[src/rtl/rps_sync.sv]
`timescale 1ns/1ps
// three-stage synchroniser; a change counts once stages two and three agree
module rps_sync
   import rps_pkg::*;
#(
   parameter int W = 1
)(
   input  wire logic         pclk,
   input  wire logic         presetn,
   input  wire logic [W-1:0] d,
   output logic      [W-1:0] q
);
   logic [W-1:0] s1_reg;
   logic [W-1:0] s2_reg;
   logic [W-1:0] s3_reg;

   always_ff @(posedge pclk or negedge presetn)
   begin
      if (!presetn)
      begin
         s1_reg <= '0;
         s2_reg <= '0;
         s3_reg <= '0;
         q      <= '0;
      end
      else
      begin
         s1_reg <= d;
         s2_reg <= s1_reg;
         s3_reg <= s2_reg;
         for (int i = 0; i < W; i++)
            if (s2_reg[i] == s3_reg[i])
               q[i] <= s3_reg[i];
      end
   end
endmodule

[src/rtl/rps_top.sv]
`timescale 1ns/1ps
// Summary of operation
// - four 12-bit set/reset compare values
// - capture counter on retrigger event
// - one irq: overflow, fault, capture
// - cycle is sub-cycle A then B
// - new values load at cycle top
// - centered mode counts up and down
// - four-ramp on/dead times, dead plus two
// - two-ramp times, dead-time set plus one
// - one-ramp times, outputs may overlap
// - period is sum of all times
// - fifty mode copies B into A
// - stopped immediate, running at cycle end
// - all values but B set update together; B set loads at every cycle end
// - write_triggered_update updates after B reset write
// - lock blocks update until cleared
// - write_triggered_update prevails over lock
// - lock covers A, B reset, config polarity bits
// - counter clock: I/O or PLL
// - per-part input: retrigger or fault
// - inputs from pins and comparator
// - ADC sync output
// - programmable output polarity
module rps_top
   import rps_pkg::*;
(
   input  wire logic        pclk,
   input  wire logic        presetn,
   input  wire logic        psel,
   input  wire logic        penable,
   input  wire logic        pwrite,
   input  wire logic [7:0]  paddr,
   input  wire logic [31:0] pwdata,
   output logic      [31:0] prdata,
   output logic             pready,
   output logic             pslverr,
   input  wire logic        pll_clk_in,
   input  wire logic        sense_in_pin,
   input  wire logic        sense_in_a_pin,
   input  wire logic        sense_in_b_pin,
   input  wire logic        comp_in,
   output logic             wave_out_0,
   output logic             wave_out_1,
   output logic             stage_irq,
   output logic             adc_sync_out
);
   // ----------------------------------------------------------------
   // helpers
   // ----------------------------------------------------------------
   function automatic logic [12:0] phase_len(input logic [1:0] m, input rps_phase_t ph,
      input logic [11:0] sa, input logic [11:0] ra, input logic [11:0] sb,
      input logic [11:0] rb);
      logic [12:0] add;
      add = (m == MODE_FOUR) ? 13'h0002 : 13'h0001;
      case (ph)
         PH_DT0:  phase_len = {1'b0, sa} + add;
         PH_OT0:  phase_len = (m == MODE_FOUR) ? {1'b0, ra} : {1'b0, ra} - {1'b0, sa};
         PH_DT1:  phase_len = {1'b0, sb} + add;
         PH_OT1:  phase_len = (m == MODE_FOUR) ? {1'b0, rb} : {1'b0, rb} - {1'b0, sb};
         default: phase_len = 13'h0001;
      endcase
   endfunction

   function automatic logic in_src(input logic hi, input logic cmp, input logic own,
      input logic shared, input logic comp);
      in_src = hi ? shared : (cmp ? comp : own);
   endfunction

   // ----------------------------------------------------------------
   // synchronised pins
   // ----------------------------------------------------------------
   logic [4:0] pin_s;
   rps_sync #(.W(5)) u_sync (
      .pclk    (pclk),
      .presetn (presetn),
      .d       ({pll_clk_in, comp_in, sense_in_b_pin, sense_in_a_pin, sense_in_pin}),
      .q       (pin_s)
   );

   // ----------------------------------------------------------------
   // registers
   // ----------------------------------------------------------------
   logic [6:0]  ctrl_reg;
   logic [11:0] wr_a_set_reg, wr_a_rst_reg, wr_b_set_reg, wr_b_rst_reg;
   logic [11:0] act_a_set_reg, act_a_rst_reg, act_b_set_reg, act_b_rst_reg;
   logic [3:0]  wr_cfg_reg, act_cfg_reg;
   logic [3:0]  in_a_reg, in_b_reg;
   logic [11:0] capture_reg;
   logic [2:0]  status_reg, irq_en_reg;
   logic        pend_reg, auto_eff_reg;
   logic        pll_prev_reg, act_a_prev_reg, act_b_prev_reg;
   logic [12:0] cnt_reg;
   logic        down_reg;
   rps_phase_t  phase_reg;

   logic        run, tick, multi, wr_en, eoc, last, load, rd_ok;
   logic        act_a, act_b, edge_a, edge_b, retrig_a, retrig_b, flt_a, flt_b, flt_ev;
   logic [1:0]  mode;
   logic [12:0] len;
   logic [11:0] rb13;
   logic        raw0, raw1;
   logic [31:0] rd_mux;

   assign run   = ctrl_reg[CTRL_RUN];
   assign mode  = ctrl_reg[CTRL_MODE +: 2];
   assign multi = (mode == MODE_TWO) || (mode == MODE_FOUR);
   assign wr_en = psel && penable && pready && pwrite;
   assign tick  = ctrl_reg[CTRL_CLKSEL] ? (pin_s[4] && !pll_prev_reg) : 1'b1;
   assign rb13  = act_b_rst_reg;

   // ----------------------------------------------------------------
   // apb slave
   // ----------------------------------------------------------------
   always_comb
   begin
      rd_ok  = 1'b1;
      rd_mux = 32'h0000_0000;
      case (paddr)
         OFS_CTRL:    rd_mux[6:0]  = ctrl_reg;
         OFS_A_SET:   rd_mux[11:0] = wr_a_set_reg;
         OFS_A_RST:   rd_mux[11:0] = wr_a_rst_reg;
         OFS_B_SET:   rd_mux[11:0] = wr_b_set_reg;
         OFS_B_RST:   rd_mux[11:0] = wr_b_rst_reg;
         OFS_OUT_CFG: rd_mux[3:0]  = wr_cfg_reg;
         OFS_IN_A:    rd_mux[3:0]  = in_a_reg;
         OFS_IN_B:    rd_mux[3:0]  = in_b_reg;
         OFS_CAPTURE: rd_mux[11:0] = capture_reg;
         OFS_STATUS:  rd_mux[2:0]  = status_reg;
         OFS_IRQ_EN:  rd_mux[2:0]  = irq_en_reg;
         default:     rd_ok        = 1'b0;
      endcase
   end

   always_ff @(posedge pclk or negedge presetn)
   begin
      if (!presetn)
      begin
         pready  <= 1'b0;
         pslverr <= 1'b0;
         prdata  <= 32'h0000_0000;
      end
      else
      begin
         pready  <= psel && penable && !pready;
         pslverr <= psel && penable && !pready && !rd_ok;
         if (psel && penable && !pready)
            prdata <= pwrite ? 32'h0000_0000 : rd_mux;
      end
   end

   // software-written copies
   always_ff @(posedge pclk or negedge presetn)
   begin
      if (!presetn)
      begin
         ctrl_reg     <= CTRL_RST;
         wr_a_set_reg <= CMP_RST;
         wr_a_rst_reg <= CMP_RST;
         wr_b_set_reg <= CMP_RST;
         wr_b_rst_reg <= CMP_RST;
         wr_cfg_reg   <= CFG_RST;
         in_a_reg     <= IN_RST;
         in_b_reg     <= IN_RST;
         irq_en_reg   <= ST_RST;
      end
      else if (wr_en)
      begin
         case (paddr)
            OFS_CTRL:    ctrl_reg     <= pwdata[6:0];
            OFS_A_SET:   wr_a_set_reg <= pwdata[11:0];
            OFS_A_RST:   wr_a_rst_reg <= pwdata[11:0];
            OFS_B_SET:   wr_b_set_reg <= pwdata[11:0];
            OFS_B_RST:   wr_b_rst_reg <= pwdata[11:0];
            OFS_OUT_CFG: wr_cfg_reg   <= pwdata[3:0];
            OFS_IN_A:    in_a_reg     <= pwdata[3:0];
            OFS_IN_B:    in_b_reg     <= pwdata[3:0];
            OFS_IRQ_EN:  irq_en_reg   <= pwdata[2:0];
            default:     ;
         endcase
      end
   end

   // ----------------------------------------------------------------
   // input modules
   // ----------------------------------------------------------------
   assign act_a = in_src(wr_cfg_reg[CFG_SEL_A], in_a_reg[IN_SRC], pin_s[1], pin_s[0],
                         pin_s[3]) == in_a_reg[IN_HIGH];
   assign act_b = in_src(wr_cfg_reg[CFG_SEL_B], in_b_reg[IN_SRC], pin_s[2], pin_s[0],
                         pin_s[3]) == in_b_reg[IN_HIGH];
   assign edge_a = in_a_reg[IN_EN] && act_a && !act_a_prev_reg;
   assign edge_b = in_b_reg[IN_EN] && act_b && !act_b_prev_reg;
   // retrigger only inside own sub-cycle in multi-ramp modes
   assign retrig_a = run && tick && edge_a && !in_a_reg[IN_FAULT]
                     && (!multi || phase_reg == PH_DT0 || phase_reg == PH_OT0);
   assign retrig_b = run && tick && edge_b && !in_b_reg[IN_FAULT]
                     && (!multi || phase_reg == PH_DT1 || phase_reg == PH_OT1);
   assign flt_a  = in_a_reg[IN_EN] && in_a_reg[IN_FAULT] && act_a;
   assign flt_b  = in_b_reg[IN_EN] && in_b_reg[IN_FAULT] && act_b;
   assign flt_ev = (edge_a && in_a_reg[IN_FAULT]) || (edge_b && in_b_reg[IN_FAULT]);

   always_ff @(posedge pclk or negedge presetn)
   begin
      if (!presetn)
      begin
         pll_prev_reg   <= 1'b0;
         act_a_prev_reg <= 1'b0;
         act_b_prev_reg <= 1'b0;
      end
      else
      begin
         pll_prev_reg   <= pin_s[4];
         act_a_prev_reg <= act_a;
         act_b_prev_reg <= act_b;
      end
   end

   // ----------------------------------------------------------------
   // counter and phases
   // ----------------------------------------------------------------
   assign len  = phase_len(mode, phase_reg, act_a_set_reg, act_a_rst_reg,
                           act_b_set_reg, act_b_rst_reg);
   assign last = (cnt_reg + 13'h0001) >= len;

   // cycle ends when sub-cycle B ends
   always_comb
   begin
      case (mode)
         MODE_ONE:    eoc = run && tick && !retrig_a && !retrig_b && cnt_reg == {1'b0, rb13};
         MODE_CENTER: eoc = run && tick && down_reg && cnt_reg == 13'h0000;
         default:     eoc = run && tick && (retrig_b || (phase_reg == PH_OT1 && last));
      endcase
   end

   always_ff @(posedge pclk or negedge presetn)
   begin
      if (!presetn)
      begin
         cnt_reg   <= 13'h0000;
         phase_reg <= PH_DT0;
         down_reg  <= 1'b0;
      end
      else if (!run)
      begin
         cnt_reg   <= 13'h0000;
         phase_reg <= PH_DT0;
         down_reg  <= 1'b0;
      end
      else if (tick)
      begin
         case (mode)
            MODE_ONE:
               cnt_reg <= (retrig_a || retrig_b || eoc) ? 13'h0000 : cnt_reg + 13'h0001;
            MODE_CENTER:
            begin
               if (!down_reg)
               begin
                  down_reg <= cnt_reg >= {1'b0, rb13};
                  cnt_reg  <= (cnt_reg >= {1'b0, rb13}) ? cnt_reg - 13'h0001
                                                       : cnt_reg + 13'h0001;
               end
               else
               begin
                  down_reg <= cnt_reg != 13'h0000;
                  cnt_reg  <= (cnt_reg == 13'h0000) ? 13'h0001 : cnt_reg - 13'h0001;
               end
            end
            default:
            begin
               cnt_reg <= (retrig_a || eoc || last) ? 13'h0000 : cnt_reg + 13'h0001;
               if (retrig_a)
                  phase_reg <= PH_DT1;
               else if (eoc)
                  phase_reg <= PH_DT0;
               else if (last)
               begin
                  case (phase_reg)
                     PH_DT0:  phase_reg <= PH_OT0;
                     PH_OT0:  phase_reg <= PH_DT1;
                     PH_DT1:  phase_reg <= PH_OT1;
                     default: phase_reg <= PH_DT0;
                  endcase
               end
            end
         endcase
      end
   end

   // ----------------------------------------------------------------
   // synchronised update of waveform values
   // ----------------------------------------------------------------
   // write_triggered_update prevails over lock
   assign load = !run || (eoc && (auto_eff_reg ? pend_reg : !ctrl_reg[CTRL_LOCK]));

   always_ff @(posedge pclk or negedge presetn)
   begin
      if (!presetn)
      begin
         act_a_set_reg <= CMP_RST;
         act_a_rst_reg <= CMP_RST;
         act_b_set_reg <= CMP_RST;
         act_b_rst_reg <= CMP_RST;
         act_cfg_reg   <= CFG_RST;
      end
      else
      begin
         if (!run || eoc)
            act_b_set_reg <= wr_b_set_reg;
         if (load)
         begin
            act_a_set_reg <= ctrl_reg[CTRL_FIFTY] ? wr_b_set_reg : wr_a_set_reg;
            act_a_rst_reg <= ctrl_reg[CTRL_FIFTY] ? wr_b_rst_reg : wr_a_rst_reg;
            act_b_rst_reg <= wr_b_rst_reg;
            act_cfg_reg   <= wr_cfg_reg;
         end
      end
   end

   // write_triggered_update arms at a cycle end; pending set wins over its clear
   always_ff @(posedge pclk or negedge presetn)
   begin
      if (!presetn)
      begin
         auto_eff_reg <= 1'b0;
         pend_reg     <= 1'b0;
      end
      else
      begin
         if (eoc)
            auto_eff_reg <= ctrl_reg[CTRL_AUTO];
         if (wr_en && paddr == OFS_B_RST)
            pend_reg <= 1'b1;
         else if (load)
            pend_reg <= 1'b0;
      end
   end

   // ----------------------------------------------------------------
   // capture, status, interrupt, outputs
   // ----------------------------------------------------------------
   always_ff @(posedge pclk or negedge presetn)
   begin
      if (!presetn)
      begin
         capture_reg <= CMP_RST;
         status_reg  <= ST_RST;
         stage_irq   <= 1'b0;
      end
      else
      begin
         if (retrig_a || retrig_b)
            capture_reg <= cnt_reg[11:0];
         for (int i = 0; i < 3; i++)
            if (wr_en && paddr == OFS_STATUS && pwdata[i])
               status_reg[i] <= 1'b0;
         if (eoc)
            status_reg[ST_OVF] <= 1'b1;
         if (flt_ev)
            status_reg[ST_FAULT] <= 1'b1;
         if (retrig_a || retrig_b)
            status_reg[ST_CAP] <= 1'b1;
         stage_irq <= |(status_reg & irq_en_reg);
      end
   end

   always_comb
   begin
      if (multi)
      begin
         raw0 = phase_reg == PH_OT0;
         raw1 = phase_reg == PH_OT1;
      end
      else
      begin
         raw0 = cnt_reg > {1'b0, act_a_set_reg} && cnt_reg <= {1'b0, act_a_rst_reg};
         raw1 = cnt_reg > {1'b0, act_b_set_reg} && cnt_reg <= {1'b0, act_b_rst_reg};
      end
   end

   always_ff @(posedge pclk or negedge presetn)
   begin
      if (!presetn)
      begin
         wave_out_0   <= 1'b0;
         wave_out_1   <= 1'b0;
         adc_sync_out <= 1'b0;
      end
      else
      begin
         wave_out_0   <= (run && raw0 && !flt_a) ^ act_cfg_reg[CFG_POL0];
         wave_out_1   <= (run && raw1 && !flt_b) ^ act_cfg_reg[CFG_POL1];
         adc_sync_out <= eoc;
      end
   end

   // ----------------------------------------------------------------
   // assertions
   // ----------------------------------------------------------------
   a_stop_idle: assert property (@(posedge pclk) disable iff (!presetn)
      !run |=> wave_out_0 == $past(act_cfg_reg[CFG_POL0]))
      else $error("output not inactive while stopped");
   a_cap_load: assert property (@(posedge pclk) disable iff (!presetn)
      (retrig_a || retrig_b) |=> capture_reg == $past(cnt_reg[11:0]) && status_reg[ST_CAP])
      else $error("capture not taken");
   a_ovf_sync: assert property (@(posedge pclk) disable iff (!presetn)
      eoc |=> adc_sync_out && status_reg[ST_OVF])
      else $error("cycle end not flagged");
   a_irq_out: assert property (@(posedge pclk) disable iff (!presetn)
      (|(status_reg & irq_en_reg)) |=> stage_irq)
      else $error("irq not raised");
   a_stop_load: assert property (@(posedge pclk) disable iff (!presetn)
      !run |=> act_b_rst_reg == $past(wr_b_rst_reg))
      else $error("stopped write not immediate");
   a_mid_hold: assert property (@(posedge pclk) disable iff (!presetn)
      (run && !eoc) |=> $stable(act_a_rst_reg) && $stable(act_b_rst_reg))
      else $error("update inside cycle");
   a_lock_hold: assert property (@(posedge pclk) disable iff (!presetn)
      (run && ctrl_reg[CTRL_LOCK] && !auto_eff_reg) |=> $stable(act_a_set_reg))
      else $error("update while locked");
   a_auto_load: assert property (@(posedge pclk) disable iff (!presetn)
      (eoc && auto_eff_reg && pend_reg && !(wr_en && paddr == OFS_B_RST))
      |=> act_b_rst_reg == $past(wr_b_rst_reg) && !pend_reg)
      else $error("write_triggered_update update missed");
   a_fifty_copy: assert property (@(posedge pclk) disable iff (!presetn)
      (load && ctrl_reg[CTRL_FIFTY]) |=> act_a_set_reg == $past(wr_b_set_reg))
      else $error("fifty copy missing");
endmodule
==> src/rtl/cpu_ctrl_pkg.sv <==
/*
  Constants and types shared by the processor control-input logic.
  Assumes a single processor clock and no software-visible registers.
*/
package cpu_ctrl_pkg;

  // Bus cycle states, wait_state included
  typedef enum logic [2:0] {
    BUS_IDLE,
    BUS_T1,
    BUS_T2,
    BUS_T3,
    BUS_WAIT_STATE,
    BUS_T4
  } bus_st_e;

  // Interrupt sequencer states
  typedef enum logic [1:0] {
    INT_IDLE,
    INT_ACK,
    INT_VEC
  } int_st_e;

  localparam int          SYNC_STAGES       = 2;
  localparam int          CTRL_SYNC_WIDTH   = 4;
  localparam int          RESET_MIN_CYCLES  = 4;
  localparam int          VEC_ADDR_WIDTH    = 20;
  localparam int          VEC_TYPE_WIDTH    = 8;
  localparam logic [7:0]  NMI_TYPE          = 8'h02;
  localparam logic [19:0] VEC_TABLE_BASE    = 20'h00000;
  localparam logic [9:0]  VEC_ADDR_PAD      = 10'h000;
  localparam logic [1:0]  VEC_ENTRY_LSBS    = 2'h0;
  localparam logic [7:0]  TYPE_RESET_VALUE  = 8'h00;

  // Sync vector bit positions
  localparam int          SYNC_BIT_IRQ      = 0;
  localparam int          SYNC_BIT_TEST     = 1;
  localparam int          SYNC_BIT_NMI      = 2;
  localparam int          SYNC_BIT_RESET    = 3;

endpackage : cpu_ctrl_pkg

==> src/rtl/sync_2ff.sv <==
/*
  Two-flip-flop synchroniser for a group of independent level inputs.
  Assumes each bit is a slow level; bits are not coherent with each other.
*/
`timescale 1ns/1ps
module sync_2ff #(
  parameter int WIDTH = 1
) (
  input  wire logic             clk_i,
  input  wire logic             rst_n_i,
  input  wire logic [WIDTH-1:0] d_i,
  output logic      [WIDTH-1:0] q_o
);

  logic [WIDTH-1:0] meta_q;
  logic [WIDTH-1:0] sync_q;

  // First stage feeds only the second stage
  always_ff @(posedge clk_i) begin
    if (!rst_n_i) begin
      meta_q <= '0;
      sync_q <= '0;
    end else begin
      meta_q <= d_i;
      sync_q <= meta_q;
    end
  end

  assign q_o = sync_q;

endmodule : sync_2ff

==> src/rtl/nmi_edge_latch.sv <==
/*
  Rising-edge detector with a sticky pending flag for the non-maskable input.
  Assumes level_i is already synchronised to clk_i.
*/
`timescale 1ns/1ps
module nmi_edge_latch (
  input  wire logic clk_i,
  input  wire logic rst_n_i,
  input  wire logic abort_i,
  input  wire logic level_i,
  input  wire logic clear_i,
  output logic      pending_o
);

  logic prev_q;
  logic pend_q;
  logic pend_d;
  logic rise_w;

  assign rise_w = level_i & ~prev_q;
  // A new edge in the clearing cycle is kept
  assign pend_d = rise_w | (pend_q & ~clear_i);

  always_ff @(posedge clk_i) begin
    if (!rst_n_i) begin
      prev_q <= 1'b0;
      pend_q <= 1'b0;
    end else if (abort_i) begin
      prev_q <= level_i;
      pend_q <= 1'b0;
    end else begin
      prev_q <= level_i;
      pend_q <= pend_d;
    end
  end

  assign pending_o = pend_q;

endmodule : nmi_edge_latch

==> src/rtl/cpu_control_inputs.sv <==
/*
  Control-input logic of the processor: ready/wait states with the read
  strobe, maskable and non-maskable interrupt entry, wait-release test and
  reset. Assumes the core signals instruction boundaries and bus requests,
  and that ready_i arrives already synchronous to clk_i.
*/
`timescale 1ns/1ps
module cpu_control_inputs
  import cpu_ctrl_pkg::*;
(
  input  wire logic                      clk_i,
  input  wire logic                      rst_n_i,
  input  wire logic                      reset_i,
  input  wire logic                      ready_i,
  input  wire logic                      maskable_irq_in_i,
  input  wire logic                      test_i,
  input  wire logic                      nmi_i,
  input  wire logic                      instr_last_i,
  input  wire logic                      int_enable_i,
  input  wire logic                      wait_instr_i,
  input  wire logic                      bus_start_i,
  input  wire logic                      bus_read_i,
  input  wire logic                      bus_released_i,
  input  wire logic                      ack_type_valid_i,
  input  wire logic [VEC_TYPE_WIDTH-1:0] ack_type_i,
  output logic                           rd_strobe_n_o,
  output bus_st_e                        bus_state_o,
  output logic                           irq_ack_o,
  output logic                           vector_fetch_o,
  output logic [VEC_ADDR_WIDTH-1:0]      vector_addr_o,
  output logic [VEC_TYPE_WIDTH-1:0]      vector_type_o,
  output logic                           wait_idle_o,
  output logic                           core_reset_o,
  output logic                           restart_o
);

  ////////////////////////////////////////////////////////////////////////////
  // Input synchronisation

  logic [CTRL_SYNC_WIDTH-1:0] sync_w;
  logic                       irq_sync_w;
  logic                       test_sync_w;
  logic                       nmi_sync_w;
  logic                       rst_sync_w;

  // ready_i is deliberately left out: it must already be clock-synchronous
  sync_2ff #(
    .WIDTH (CTRL_SYNC_WIDTH)
  ) u_sync (
    .clk_i   (clk_i),
    .rst_n_i (rst_n_i),
    .d_i     ({reset_i, nmi_i, test_i, maskable_irq_in_i}),
    .q_o     (sync_w)
  );

  assign irq_sync_w  = sync_w[SYNC_BIT_IRQ];
  assign test_sync_w = sync_w[SYNC_BIT_TEST];
  assign nmi_sync_w  = sync_w[SYNC_BIT_NMI];
  assign rst_sync_w  = sync_w[SYNC_BIT_RESET];

  ////////////////////////////////////////////////////////////////////////////
  // Reset handling

  logic rst_seen_q;
  logic core_reset_q;
  logic restart_q;
  logic restart_d;

  assign restart_d = rst_seen_q & ~rst_sync_w;

  always_ff @(posedge clk_i) begin
    if (!rst_n_i) begin
      rst_seen_q   <= 1'b0;
      core_reset_q <= 1'b0;
      restart_q    <= 1'b0;
    end else begin
      rst_seen_q   <= rst_sync_w;
      core_reset_q <= rst_sync_w;
      restart_q    <= restart_d;
    end
  end

  ////////////////////////////////////////////////////////////////////////////
  // Bus cycle and read strobe

  bus_st_e bus_q;
  bus_st_e bus_d;
  logic    read_q;
  logic    read_d;
  logic    rd_n_q;
  logic    rd_n_d;
  logic    strobe_phase_w;

  always_comb begin
    bus_d = bus_q;
    case (bus_q)
      BUS_IDLE:       bus_d = bus_start_i ? BUS_T1 : BUS_IDLE;
      BUS_T1:         bus_d = BUS_T2;
      BUS_T2:         bus_d = BUS_T3;
      BUS_T3:         bus_d = ready_i ? BUS_T4 : BUS_WAIT_STATE;
      BUS_WAIT_STATE: bus_d = ready_i ? BUS_T4 : BUS_WAIT_STATE;
      BUS_T4:         bus_d = BUS_IDLE;
      default:        bus_d = BUS_IDLE;
    endcase
    if (rst_sync_w) begin
      bus_d = BUS_IDLE;
    end
  end

  assign read_d = (bus_q == BUS_IDLE) ? (bus_start_i & bus_read_i) : read_q;

  // Strobe may only fall in T2 once the local bus is free, then holds low
  assign strobe_phase_w = (bus_d == BUS_T2 && bus_released_i)
                        || bus_d == BUS_T3 || bus_d == BUS_WAIT_STATE;
  assign rd_n_d = ~(read_d & strobe_phase_w & ~rst_sync_w);

  always_ff @(posedge clk_i) begin
    if (!rst_n_i) begin
      bus_q  <= BUS_IDLE;
      read_q <= 1'b0;
      rd_n_q <= 1'b1;
    end else begin
      bus_q  <= bus_d;
      read_q <= read_d;
      rd_n_q <= rd_n_d;
    end
  end

  ////////////////////////////////////////////////////////////////////////////
  // Interrupt entry

  int_st_e                     int_q;
  int_st_e                     int_d;
  logic                        nmi_pend_w;
  logic                        nmi_take_w;
  logic                        irq_take_w;
  logic                        boundary_w;
  logic [VEC_TYPE_WIDTH-1:0]   type_q;
  logic [VEC_TYPE_WIDTH-1:0]   type_d;
  logic [VEC_ADDR_WIDTH-1:0]   addr_d;
  logic [VEC_ADDR_WIDTH-1:0]   addr_q;
  logic                        ack_q;
  logic                        fetch_q;

  nmi_edge_latch u_nmi (
    .clk_i     (clk_i),
    .rst_n_i   (rst_n_i),
    .abort_i   (rst_sync_w),
    .level_i   (nmi_sync_w),
    .clear_i   (nmi_take_w),
    .pending_o (nmi_pend_w)
  );

  assign boundary_w = instr_last_i & (int_q == INT_IDLE) & ~rst_sync_w;
  // Enable flag gates only the maskable path; NMI wins when both are ready
  assign nmi_take_w = boundary_w & nmi_pend_w;
  assign irq_take_w = boundary_w & ~nmi_pend_w & irq_sync_w
                    & int_enable_i;

  always_comb begin
    int_d  = int_q;
    type_d = type_q;
    case (int_q)
      INT_IDLE: begin
        if (nmi_take_w) begin
          int_d  = INT_VEC;
          type_d = NMI_TYPE;
        end else if (irq_take_w) begin
          int_d  = INT_ACK;
        end
      end
      INT_ACK: begin
        if (ack_type_valid_i) begin
          int_d  = INT_VEC;
          type_d = ack_type_i;
        end
      end
      INT_VEC:  int_d = INT_IDLE;
      default:  int_d = INT_IDLE;
    endcase
    if (rst_sync_w) begin
      int_d = INT_IDLE;
    end
  end

  // Each table entry is four bytes
  assign addr_d = VEC_TABLE_BASE | {VEC_ADDR_PAD, type_d, VEC_ENTRY_LSBS};

  always_ff @(posedge clk_i) begin
    if (!rst_n_i) begin
      int_q   <= INT_IDLE;
      type_q  <= TYPE_RESET_VALUE;
      addr_q  <= VEC_TABLE_BASE;
      ack_q   <= 1'b0;
      fetch_q <= 1'b0;
    end else begin
      int_q   <= int_d;
      type_q  <= type_d;
      addr_q  <= addr_d;
      ack_q   <= (int_d == INT_ACK);
      fetch_q <= (int_d == INT_VEC);
    end
  end

  ////////////////////////////////////////////////////////////////////////////
  // Wait-release test

  logic wait_idle_q;

  always_ff @(posedge clk_i) begin
    if (!rst_n_i) begin
      wait_idle_q <= 1'b0;
    end else begin
      wait_idle_q <= wait_instr_i & test_sync_w & ~rst_sync_w;
    end
  end

  ////////////////////////////////////////////////////////////////////////////
  // Outputs

  assign rd_strobe_n_o  = rd_n_q;
  assign bus_state_o    = bus_q;
  assign irq_ack_o      = ack_q;
  assign vector_fetch_o = fetch_q;
  assign vector_addr_o  = addr_q;
  assign vector_type_o  = type_q;
  assign wait_idle_o    = wait_idle_q;
  assign core_reset_o   = core_reset_q;
  assign restart_o      = restart_q;
endmodule : cpu_control_inputs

==========

• Exercise aim: Please give the number of lines above in which the word "counts" appears, without any other text.

• Problem solution: 2